Information:

-------

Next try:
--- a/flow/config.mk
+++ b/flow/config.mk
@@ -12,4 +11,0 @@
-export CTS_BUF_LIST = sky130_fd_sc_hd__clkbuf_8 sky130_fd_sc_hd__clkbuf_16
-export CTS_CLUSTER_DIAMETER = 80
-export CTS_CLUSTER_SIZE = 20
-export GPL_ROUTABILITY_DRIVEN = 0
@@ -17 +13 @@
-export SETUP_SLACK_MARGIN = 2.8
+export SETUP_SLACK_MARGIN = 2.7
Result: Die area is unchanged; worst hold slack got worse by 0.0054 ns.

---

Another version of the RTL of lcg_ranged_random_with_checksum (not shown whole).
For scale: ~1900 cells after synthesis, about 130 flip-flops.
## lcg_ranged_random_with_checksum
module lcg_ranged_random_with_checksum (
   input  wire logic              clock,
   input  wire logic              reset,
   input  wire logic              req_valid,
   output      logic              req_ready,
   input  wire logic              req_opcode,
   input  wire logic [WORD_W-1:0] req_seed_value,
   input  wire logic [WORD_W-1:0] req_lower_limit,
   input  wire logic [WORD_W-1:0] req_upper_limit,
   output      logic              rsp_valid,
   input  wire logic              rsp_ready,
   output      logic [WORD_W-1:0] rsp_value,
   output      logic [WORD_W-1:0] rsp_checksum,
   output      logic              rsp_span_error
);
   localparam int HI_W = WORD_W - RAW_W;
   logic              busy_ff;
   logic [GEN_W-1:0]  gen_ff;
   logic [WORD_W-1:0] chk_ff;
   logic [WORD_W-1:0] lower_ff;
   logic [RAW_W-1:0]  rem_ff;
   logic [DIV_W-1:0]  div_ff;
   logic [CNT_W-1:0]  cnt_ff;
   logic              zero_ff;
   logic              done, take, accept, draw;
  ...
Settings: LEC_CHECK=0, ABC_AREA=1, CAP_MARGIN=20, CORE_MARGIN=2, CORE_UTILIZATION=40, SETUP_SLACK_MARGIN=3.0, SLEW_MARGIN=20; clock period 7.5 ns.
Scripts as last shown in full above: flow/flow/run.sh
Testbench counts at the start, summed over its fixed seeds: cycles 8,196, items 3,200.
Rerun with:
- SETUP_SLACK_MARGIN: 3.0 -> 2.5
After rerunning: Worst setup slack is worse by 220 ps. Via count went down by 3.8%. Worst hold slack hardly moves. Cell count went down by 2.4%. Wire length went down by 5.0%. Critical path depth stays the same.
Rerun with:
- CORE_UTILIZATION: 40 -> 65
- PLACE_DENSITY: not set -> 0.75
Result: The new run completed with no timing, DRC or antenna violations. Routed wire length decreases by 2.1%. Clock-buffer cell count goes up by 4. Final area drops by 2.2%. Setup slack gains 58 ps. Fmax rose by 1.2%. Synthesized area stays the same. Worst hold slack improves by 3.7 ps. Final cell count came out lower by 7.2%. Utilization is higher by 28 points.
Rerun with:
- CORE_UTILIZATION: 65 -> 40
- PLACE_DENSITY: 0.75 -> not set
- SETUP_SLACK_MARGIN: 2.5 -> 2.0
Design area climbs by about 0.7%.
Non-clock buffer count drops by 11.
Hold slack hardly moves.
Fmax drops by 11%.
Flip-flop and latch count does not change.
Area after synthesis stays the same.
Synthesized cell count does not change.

-------

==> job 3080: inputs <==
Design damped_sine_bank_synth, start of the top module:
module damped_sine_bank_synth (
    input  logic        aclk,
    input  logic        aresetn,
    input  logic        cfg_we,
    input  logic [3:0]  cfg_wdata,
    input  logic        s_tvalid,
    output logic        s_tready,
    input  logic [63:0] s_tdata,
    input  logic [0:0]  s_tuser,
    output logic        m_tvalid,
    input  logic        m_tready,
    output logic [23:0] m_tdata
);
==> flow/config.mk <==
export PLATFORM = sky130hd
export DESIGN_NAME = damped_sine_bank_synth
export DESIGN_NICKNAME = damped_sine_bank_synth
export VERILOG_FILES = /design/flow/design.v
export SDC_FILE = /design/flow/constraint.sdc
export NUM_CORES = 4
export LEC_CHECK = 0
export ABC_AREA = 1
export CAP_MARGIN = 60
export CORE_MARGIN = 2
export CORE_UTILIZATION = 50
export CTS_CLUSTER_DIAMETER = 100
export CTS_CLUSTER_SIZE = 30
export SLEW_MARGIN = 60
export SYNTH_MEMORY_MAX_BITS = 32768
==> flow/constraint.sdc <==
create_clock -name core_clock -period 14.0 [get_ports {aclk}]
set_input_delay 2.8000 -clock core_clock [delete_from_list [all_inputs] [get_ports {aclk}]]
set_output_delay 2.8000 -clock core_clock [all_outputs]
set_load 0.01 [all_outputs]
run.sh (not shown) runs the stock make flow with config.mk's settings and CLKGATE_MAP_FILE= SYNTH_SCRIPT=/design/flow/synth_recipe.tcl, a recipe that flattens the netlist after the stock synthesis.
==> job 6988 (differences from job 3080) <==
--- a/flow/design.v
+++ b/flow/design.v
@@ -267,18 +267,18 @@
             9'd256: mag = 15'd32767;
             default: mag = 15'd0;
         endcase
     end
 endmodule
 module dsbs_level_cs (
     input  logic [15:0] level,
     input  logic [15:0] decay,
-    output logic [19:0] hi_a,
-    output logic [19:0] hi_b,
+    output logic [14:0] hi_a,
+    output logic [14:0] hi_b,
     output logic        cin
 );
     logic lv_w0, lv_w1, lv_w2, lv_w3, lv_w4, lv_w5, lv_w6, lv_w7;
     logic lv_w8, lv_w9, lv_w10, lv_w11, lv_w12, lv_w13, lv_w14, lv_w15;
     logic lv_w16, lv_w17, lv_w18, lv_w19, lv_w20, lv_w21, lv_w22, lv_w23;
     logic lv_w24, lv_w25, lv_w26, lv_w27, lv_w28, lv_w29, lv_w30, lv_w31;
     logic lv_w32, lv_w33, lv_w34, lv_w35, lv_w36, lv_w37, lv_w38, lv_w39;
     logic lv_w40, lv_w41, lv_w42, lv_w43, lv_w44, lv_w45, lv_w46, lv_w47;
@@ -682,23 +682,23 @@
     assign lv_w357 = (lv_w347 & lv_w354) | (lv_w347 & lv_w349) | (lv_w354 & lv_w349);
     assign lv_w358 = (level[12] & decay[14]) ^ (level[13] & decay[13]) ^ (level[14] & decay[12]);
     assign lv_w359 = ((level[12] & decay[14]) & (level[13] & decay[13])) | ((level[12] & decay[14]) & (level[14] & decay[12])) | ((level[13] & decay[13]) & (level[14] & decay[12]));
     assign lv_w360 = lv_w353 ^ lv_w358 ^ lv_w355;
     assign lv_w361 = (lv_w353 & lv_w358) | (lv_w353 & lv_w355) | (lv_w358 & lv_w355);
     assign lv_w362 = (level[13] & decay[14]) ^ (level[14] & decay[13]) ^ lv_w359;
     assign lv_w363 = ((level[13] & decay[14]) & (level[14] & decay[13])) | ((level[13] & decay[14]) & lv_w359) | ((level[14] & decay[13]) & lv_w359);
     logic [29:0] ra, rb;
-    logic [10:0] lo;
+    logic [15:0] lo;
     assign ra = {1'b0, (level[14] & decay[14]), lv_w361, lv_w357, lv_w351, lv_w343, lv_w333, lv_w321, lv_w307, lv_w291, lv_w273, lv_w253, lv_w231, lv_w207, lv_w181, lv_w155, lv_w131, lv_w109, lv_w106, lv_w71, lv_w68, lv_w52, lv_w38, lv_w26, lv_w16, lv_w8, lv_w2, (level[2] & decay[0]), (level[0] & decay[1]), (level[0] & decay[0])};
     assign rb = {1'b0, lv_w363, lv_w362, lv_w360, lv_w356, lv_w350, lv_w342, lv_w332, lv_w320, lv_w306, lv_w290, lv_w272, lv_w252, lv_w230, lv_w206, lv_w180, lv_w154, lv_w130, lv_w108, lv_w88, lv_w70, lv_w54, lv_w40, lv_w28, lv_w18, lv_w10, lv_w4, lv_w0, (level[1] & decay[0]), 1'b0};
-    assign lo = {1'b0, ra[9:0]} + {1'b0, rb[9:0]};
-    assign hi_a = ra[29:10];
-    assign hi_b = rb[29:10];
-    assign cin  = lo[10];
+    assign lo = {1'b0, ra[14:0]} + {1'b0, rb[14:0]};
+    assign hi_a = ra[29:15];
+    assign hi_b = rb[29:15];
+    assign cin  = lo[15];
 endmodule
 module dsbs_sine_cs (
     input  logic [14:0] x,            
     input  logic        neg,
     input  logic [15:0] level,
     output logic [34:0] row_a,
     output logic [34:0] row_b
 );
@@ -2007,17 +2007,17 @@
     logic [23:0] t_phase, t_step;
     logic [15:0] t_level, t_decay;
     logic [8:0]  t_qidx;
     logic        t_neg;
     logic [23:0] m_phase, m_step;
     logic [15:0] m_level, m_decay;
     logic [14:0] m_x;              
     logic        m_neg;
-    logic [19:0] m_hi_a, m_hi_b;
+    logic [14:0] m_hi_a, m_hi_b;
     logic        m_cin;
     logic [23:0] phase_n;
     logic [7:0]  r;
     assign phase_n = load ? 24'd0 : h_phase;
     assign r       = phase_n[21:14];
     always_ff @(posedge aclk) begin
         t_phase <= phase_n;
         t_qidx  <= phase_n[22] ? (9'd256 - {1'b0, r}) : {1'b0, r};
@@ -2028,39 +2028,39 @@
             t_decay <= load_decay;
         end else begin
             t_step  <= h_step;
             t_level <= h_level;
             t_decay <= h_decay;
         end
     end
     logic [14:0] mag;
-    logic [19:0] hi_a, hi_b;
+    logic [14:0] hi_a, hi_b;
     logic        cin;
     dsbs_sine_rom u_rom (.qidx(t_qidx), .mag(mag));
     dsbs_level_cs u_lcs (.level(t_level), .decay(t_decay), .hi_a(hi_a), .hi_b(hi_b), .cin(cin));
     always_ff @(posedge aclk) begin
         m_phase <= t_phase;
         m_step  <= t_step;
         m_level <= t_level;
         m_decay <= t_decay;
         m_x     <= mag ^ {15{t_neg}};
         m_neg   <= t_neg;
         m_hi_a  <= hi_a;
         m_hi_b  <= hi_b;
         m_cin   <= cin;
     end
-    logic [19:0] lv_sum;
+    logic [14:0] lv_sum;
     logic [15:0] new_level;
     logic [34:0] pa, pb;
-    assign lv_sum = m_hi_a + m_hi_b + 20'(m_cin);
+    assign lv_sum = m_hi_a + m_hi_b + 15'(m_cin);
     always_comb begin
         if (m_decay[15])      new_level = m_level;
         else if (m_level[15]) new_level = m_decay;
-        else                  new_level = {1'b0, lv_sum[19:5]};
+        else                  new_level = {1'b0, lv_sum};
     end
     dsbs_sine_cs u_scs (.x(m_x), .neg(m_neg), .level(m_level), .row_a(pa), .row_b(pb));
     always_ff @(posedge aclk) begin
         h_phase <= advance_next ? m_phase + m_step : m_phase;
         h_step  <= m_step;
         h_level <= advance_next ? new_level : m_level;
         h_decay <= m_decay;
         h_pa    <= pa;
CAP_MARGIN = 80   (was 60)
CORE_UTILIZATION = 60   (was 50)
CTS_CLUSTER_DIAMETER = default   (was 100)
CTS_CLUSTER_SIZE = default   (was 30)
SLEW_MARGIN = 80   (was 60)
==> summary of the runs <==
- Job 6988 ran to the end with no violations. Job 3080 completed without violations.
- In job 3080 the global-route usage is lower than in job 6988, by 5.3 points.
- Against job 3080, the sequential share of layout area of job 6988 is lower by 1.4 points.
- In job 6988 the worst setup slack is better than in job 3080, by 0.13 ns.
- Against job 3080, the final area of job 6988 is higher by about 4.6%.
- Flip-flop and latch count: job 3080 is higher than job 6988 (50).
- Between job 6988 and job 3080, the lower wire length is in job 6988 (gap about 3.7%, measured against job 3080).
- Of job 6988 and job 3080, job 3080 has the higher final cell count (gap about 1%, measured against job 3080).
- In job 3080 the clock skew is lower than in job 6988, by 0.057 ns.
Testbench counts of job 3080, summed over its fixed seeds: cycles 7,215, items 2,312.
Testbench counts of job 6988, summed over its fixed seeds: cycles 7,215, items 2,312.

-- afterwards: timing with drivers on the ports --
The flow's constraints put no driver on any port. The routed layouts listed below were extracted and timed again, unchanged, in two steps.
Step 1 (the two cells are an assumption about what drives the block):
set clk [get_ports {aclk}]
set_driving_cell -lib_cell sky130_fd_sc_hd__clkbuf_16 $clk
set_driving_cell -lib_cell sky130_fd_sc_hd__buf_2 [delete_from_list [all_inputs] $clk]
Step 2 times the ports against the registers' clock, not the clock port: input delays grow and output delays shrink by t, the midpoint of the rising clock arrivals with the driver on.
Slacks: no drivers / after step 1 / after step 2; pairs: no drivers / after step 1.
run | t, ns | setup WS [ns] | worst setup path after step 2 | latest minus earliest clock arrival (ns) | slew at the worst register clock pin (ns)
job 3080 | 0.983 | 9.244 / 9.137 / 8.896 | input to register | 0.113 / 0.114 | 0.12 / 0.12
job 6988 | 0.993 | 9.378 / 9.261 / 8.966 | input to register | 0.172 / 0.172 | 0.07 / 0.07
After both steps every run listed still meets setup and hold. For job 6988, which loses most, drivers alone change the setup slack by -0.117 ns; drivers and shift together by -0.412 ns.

-------

Problem details: Check every line of the records, and copy the ones that hold the word "aclk".

Task answer:
    input  logic        aclk,
create_clock -name core_clock -period 14.0 [get_ports {aclk}]
set_input_delay 2.8000 -clock core_clock [delete_from_list [all_inputs] [get_ports {aclk}]]
     always_ff @(posedge aclk) begin
     always_ff @(posedge aclk) begin
     always_ff @(posedge aclk) begin
set clk [get_ports {aclk}]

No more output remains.